WASHINGTON — Snapping a three-year slowdown, the corporate world's appetite for dealmaking has returned.
The volume of global mergers this year rose 19 percent, according to Dealogic, advancing for the first time since 2007 as firms looked for ways to deploy the record amount of cash sitting on their balance sheets.
But because companies often shed jobs when they combine, this renewed enthusiasm for mergers and acquisitions could spell trouble for some workers. Already, after cutting big deals this year, executives have announced thousands of job cuts or hinted that layoffs are on their way.

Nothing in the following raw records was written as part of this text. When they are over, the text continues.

### src/include/sfpc_pkg.sv
package sfpc_pkg;
    localparam int ADDR_W = 18;
    localparam int DATA_W = 8;
    localparam int OFFS_W = 8;
    localparam int SECT_W = 10;
    localparam int CLK_NS = 10;
    // Pulse timing (ns) and derived cycle counts
    localparam int STROBE_LOW_NS = 100;
    localparam int STROBE_LOW_CYC = (STROBE_LOW_NS + CLK_NS - 1) / CLK_NS;
    localparam int SETUP_NS = 30;
    localparam int SETUP_CYC = (SETUP_NS + CLK_NS - 1) / CLK_NS;
    localparam int READ_NS = 150;
    localparam int READ_CYC = (READ_NS + CLK_NS - 1) / CLK_NS;
    localparam int GAP_NS = 50;
    localparam int GAP_CYC = (GAP_NS + CLK_NS - 1) / CLK_NS;
    // Longest gap between loads: round down
    localparam int LOAD_WINDOW_US = 150;
    localparam int LOAD_WINDOW_CYC = LOAD_WINDOW_US * 1000 / CLK_NS;
    localparam int PROG_CYCLE_MS = 10;
    localparam int PROG_CYCLE_CYC = PROG_CYCLE_MS * 100000;
    localparam int POWER_UP_MS = 5;
    localparam int POWER_UP_CYC = POWER_UP_MS * 100000;
    localparam int CNT_W = 24;
    localparam logic [ADDR_W-1:0] LOW_LOCK_ADDR = 18'h00002;
    localparam logic [ADDR_W-1:0] HIGH_LOCK_ADDR = 18'h3fff2;
    localparam logic [DATA_W-1:0] LOCK_OPEN_VAL = 8'hfe;
    localparam logic [DATA_W-1:0] LOCK_SET_VAL = 8'hff;
    localparam int POLL_BIT = 7;
    localparam int TOGGLE_BIT = 6;

    typedef enum logic [1:0] {SFPC_OP_READ, SFPC_OP_LOAD, SFPC_OP_POLL} sfpc_op_t;

    typedef struct packed {
        sfpc_op_t op;
        logic [ADDR_W-1:0] addr;
        logic [DATA_W-1:0] data;
        logic last;
    } sfpc_req_t;

    typedef struct packed {
        logic chip_select_n;
        logic output_drive_n;
        logic store_strobe_n;
        logic [ADDR_W-1:0] addr;
    } sfpc_pins_t;
endpackage

### src/verilog/sfpc_host.sv
`timescale 1ns/1ps
// ============================================================
// Host controller for a sector-program flash
// ============================================================
module sfpc_host
    import sfpc_pkg::*;
#(
    parameter int PROG_CYCLES = sfpc_pkg::PROG_CYCLE_CYC,
    parameter int POWER_CYCLES = sfpc_pkg::POWER_UP_CYC,
    parameter int WINDOW_CYCLES = sfpc_pkg::LOAD_WINDOW_CYC
) (
    input wire logic clk,
    input wire logic reset_n,
    input wire sfpc_pkg::sfpc_req_t req,
    input wire logic req_valid,
    output logic req_ready,
    output logic [sfpc_pkg::DATA_W-1:0] rsp_data,
    output logic rsp_valid,
    output logic done_pulse,
    output logic busy,
    output sfpc_pkg::sfpc_pins_t pins,
    input wire logic [sfpc_pkg::DATA_W-1:0] data_in,
    output logic [sfpc_pkg::DATA_W-1:0] data_out,
    output logic data_oe
);
    import sfpc_pkg::*;

    typedef enum {S_POWER, S_IDLE, S_SETUP, S_STROBE, S_HOLD, S_RSETUP, S_RSAMPLE,
                  S_GAP, S_PROG, S_PREAD, S_PSAMPLE} sfpc_state_t;

    sfpc_state_t state_q;
    sfpc_req_t cur_q;
    logic [CNT_W-1:0] cnt_q;
    logic [CNT_W-1:0] win_q;
    logic [CNT_W-1:0] prog_q;
    logic in_window_q;
    logic [DATA_W-1:0] sync1_q;
    logic [DATA_W-1:0] sync2_q;
    logic [DATA_W-1:0] last_data_q;
    logic [ADDR_W-1:0] last_addr_q;
    logic prev_tog_q;

    // ============================================================
    // Pin synchroniser
    // ============================================================
    always_ff @(posedge clk or negedge reset_n) begin
        if (!reset_n) begin
            sync1_q <= '0;
            sync2_q <= '0;
        end else begin
            sync1_q <= data_in;
            sync2_q <= sync1_q;
        end
    end

    // ============================================================
    // Sequencer
    // ============================================================
    // Final byte of a sector parks the port until the device starts programming
    assign req_ready = ((state_q == S_IDLE) || (state_q == S_GAP && cnt_q == '0)) &&
                       !(in_window_q && (win_q == '0 || cur_q.last));
    assign busy = (state_q == S_PROG) || (state_q == S_PREAD) || (state_q == S_PSAMPLE);

    always_ff @(posedge clk or negedge reset_n) begin
        if (!reset_n) begin
            state_q <= S_POWER;
            cur_q <= '0;
            cnt_q <= '0;
            win_q <= '0;
            prog_q <= '0;
            in_window_q <= 1'b0;
            last_data_q <= '0;
            last_addr_q <= '0;
            prev_tog_q <= 1'b0;
            rsp_data <= '0;
            rsp_valid <= 1'b0;
            done_pulse <= 1'b0;
            pins <= '{chip_select_n: 1'b1, output_drive_n: 1'b1, store_strobe_n: 1'b1,
                      addr: '0};
            data_out <= '0;
            data_oe <= 1'b0;
        end else begin
            rsp_valid <= 1'b0;
            done_pulse <= 1'b0;
            if (cnt_q != '0) cnt_q <= cnt_q - 1'b1;
            // Window timer: programming is assumed started once it runs out
            if (in_window_q && state_q != S_SETUP && state_q != S_STROBE) begin
                if (win_q != '0) win_q <= win_q - 1'b1;
            end
            case (state_q)
                S_POWER: begin
                    // Device ignores writes until its power-up delay elapses
                    if (cnt_q == '0 && prog_q == '0) prog_q <= CNT_W'(POWER_CYCLES);
                    else if (prog_q == CNT_W'(1)) begin
                        prog_q <= '0;
                        state_q <= S_IDLE;
                    end else prog_q <= prog_q - 1'b1;
                end
                S_IDLE, S_GAP: begin
                    if (in_window_q && win_q == '0) begin
                        // Window closed by timeout: device now programs
                        in_window_q <= 1'b0;
                        prog_q <= CNT_W'(PROG_CYCLES);
                        state_q <= S_PROG;
                    end else if (req_valid && req_ready) begin
                        cur_q <= req;
                        pins.addr <= req.addr;
                        cnt_q <= CNT_W'(SETUP_CYC);
                        if (req.op == SFPC_OP_LOAD) begin
                            data_out <= req.data;
                            data_oe <= 1'b1;
                            pins.output_drive_n <= 1'b1;
                            pins.chip_select_n <= 1'b0;
                            state_q <= S_SETUP;
                        end else begin
                            data_oe <= 1'b0;
                            pins.chip_select_n <= 1'b0;
                            pins.output_drive_n <= 1'b0;
                            pins.store_strobe_n <= 1'b1;
                            cnt_q <= CNT_W'(READ_CYC);
                            state_q <= S_RSETUP;
                        end
                    end else if (state_q == S_GAP && cnt_q == '0) state_q <= S_IDLE;
                end
                S_SETUP: if (cnt_q == '0) begin
                    // Store falls last, so it latches the stable address
                    pins.store_strobe_n <= 1'b0;
                    cnt_q <= CNT_W'(STROBE_LOW_CYC);
                    state_q <= S_STROBE;
                end
                S_STROBE: if (cnt_q == '0) begin
                    // Store rises first; data still driven past it
                    pins.store_strobe_n <= 1'b1;
                    last_data_q <= cur_q.data;
                    last_addr_q <= cur_q.addr;
                    win_q <= CNT_W'(WINDOW_CYCLES);
                    in_window_q <= 1'b1;
                    cnt_q <= CNT_W'(GAP_CYC);
                    state_q <= S_HOLD;
                end
                S_HOLD: if (cnt_q == '0) begin
                    pins.chip_select_n <= 1'b1;
                    data_oe <= 1'b0;
                    cnt_q <= CNT_W'(GAP_CYC);
                    rsp_valid <= 1'b1;
                    rsp_data <= cur_q.data;
                    state_q <= S_GAP;
                end
                S_RSETUP: if (cnt_q == '0) begin
                    state_q <= S_RSAMPLE;
                    cnt_q <= CNT_W'(2);
                end
                S_RSAMPLE: if (cnt_q == '0) begin
                    rsp_data <= sync2_q;
                    rsp_valid <= 1'b1;
                    pins.chip_select_n <= 1'b1;
                    pins.output_drive_n <= 1'b1;
                    cnt_q <= CNT_W'(GAP_CYC);
                    state_q <= S_GAP;
                end
                S_PROG: begin
                    // Bus is free here; poll the last loaded location
                    if (prog_q != '0) prog_q <= prog_q - 1'b1;
                    if (cnt_q == '0) begin
                        pins.addr <= last_addr_q;
                        pins.chip_select_n <= 1'b0;
                        pins.output_drive_n <= 1'b0;
                        cnt_q <= CNT_W'(READ_CYC);
                        state_q <= S_PREAD;
                    end
                end
                S_PREAD: begin
                    if (prog_q != '0) prog_q <= prog_q - 1'b1;
                    if (cnt_q == '0) begin
                        cnt_q <= CNT_W'(2);
                        state_q <= S_PSAMPLE;
                    end
                end
                S_PSAMPLE: begin
                    if (prog_q != '0) prog_q <= prog_q - 1'b1;
                    if (cnt_q == '0) begin
                        pins.chip_select_n <= 1'b1;
                        pins.output_drive_n <= 1'b1;
                        prev_tog_q <= sync2_q[TOGGLE_BIT];
                        // Done when true data is back and toggling stopped, or when prog_q runs out
                        if ((sync2_q[POLL_BIT] == last_data_q[POLL_BIT] &&
                             sync2_q[TOGGLE_BIT] == prev_tog_q) || prog_q == '0) begin
                            done_pulse <= 1'b1;
                            prog_q <= '0;
                            cnt_q <= CNT_W'(GAP_CYC);
                            state_q <= S_GAP;
                        end else begin
                            cnt_q <= CNT_W'(GAP_CYC);
                            state_q <= S_PROG;
                        end
                    end
                end
                default: state_q <= S_IDLE;
            endcase
        end
    end

    // ============================================================
    // Checks
    // ============================================================
    property p_read_float;
        @(posedge clk) disable iff (!reset_n)
        (!pins.output_drive_n && !pins.chip_select_n) |-> (!data_oe && pins.store_strobe_n);
    endproperty
    a_read_float: assert property (p_read_float) else $error("Data driven during read");

    property p_load_cond;
        @(posedge clk) disable iff (!reset_n)
        $fell(pins.store_strobe_n) |-> (!pins.chip_select_n && pins.output_drive_n && data_oe);
    endproperty
    a_load_cond: assert property (p_load_cond) else $error("Bad load strobe");

    property p_addr_stable;
        @(posedge clk) disable iff (!reset_n)
        !pins.store_strobe_n |-> $stable(pins.addr);
    endproperty
    a_addr_stable: assert property (p_addr_stable) else $error("Address moved in strobe");

    property p_data_hold;
        @(posedge clk) disable iff (!reset_n)
        $rose(pins.store_strobe_n) |-> data_oe ##1 data_oe;
    endproperty
    a_data_hold: assert property (p_data_hold) else $error("Data not held");

    property p_window;
        @(posedge clk) disable iff (!reset_n)
        (in_window_q && state_q == S_IDLE && win_q == '0) |=> (state_q == S_PROG);
    endproperty
    a_window: assert property (p_window) else $error("Window expiry missed");

    property p_no_load_busy;
        @(posedge clk) disable iff (!reset_n)
        busy |-> pins.store_strobe_n;
    endproperty
    a_no_load_busy: assert property (p_no_load_busy) else $error("Load while busy");

    property p_power;
        @(posedge clk) disable iff (!reset_n)
        (state_q == S_POWER) |-> pins.store_strobe_n;
    endproperty
    a_power: assert property (p_power) else $error("Write before power delay");

    property p_strobe_len;
        @(posedge clk) disable iff (!reset_n)
        $fell(pins.store_strobe_n) |-> !pins.store_strobe_n [*8];
    endproperty
    a_strobe_len: assert property (p_strobe_len) else $error("Strobe too short");
endmodule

Conditions are ripe for a comeback in mergers and acquisitions because U.S. companies are holding a record of nearly $2 trillion in cash. They have been hesitant to use these massive piles of funds to hire as they wait to see whether the economic recovery picks up more speed. Instead, this year they've been making safer bets: buying back stocks to help boost their share prices and spending money on modestly sized mergers.
The deal market, however, is still far from its glory days before the financial crisis, when global mergers totaled $4.6 trillion in 2007. By comparison, this year deals are on track to surpass $2.7 trillion, according to Dealogic, which tracks corporate mergers and acquisitions.
Despite a lack of blockbuster mergers and acquisitions, deal volume in the United States rose more than 10 percent this year to $883 billion. Emerging markets delivered particularly strong growth, with deal volume rising 56 percent from 2009 and accounting for 32 percent of the global total — the highest share on record, according to Dealogic.
Some corporate mergers this year have been shadowed by fears of layoffs.
Shareholders of United Airlines and Continental Airlines in September approved a merger between the two companies that would form the world's biggest airline. Executives have hinted there will be job cuts when the airlines combine, but so far haven't provided any numbers.
Abbott Laboratories announced in September it would cut 3 percent of its work force, or 3,000 jobs, after its $6 billion purchase of Solvay's pharmaceuticals division closed in February. The company said it will close Solvay's former U.S. headquarters for its pharmaceuticals unit in Marietta, Ga., by the end of next year.
Yet recent surveys of corporate executives show they expect to spend more money in the new year — on both acquisitions and hiring.
The Business Roundtable said 59 percent of chief executive members surveyed in this year's fourth quarter expect higher capital spending in the next six months, compared with just 40 percent a year ago. In addition, 45 percent said they expect to increase hiring in the next six months.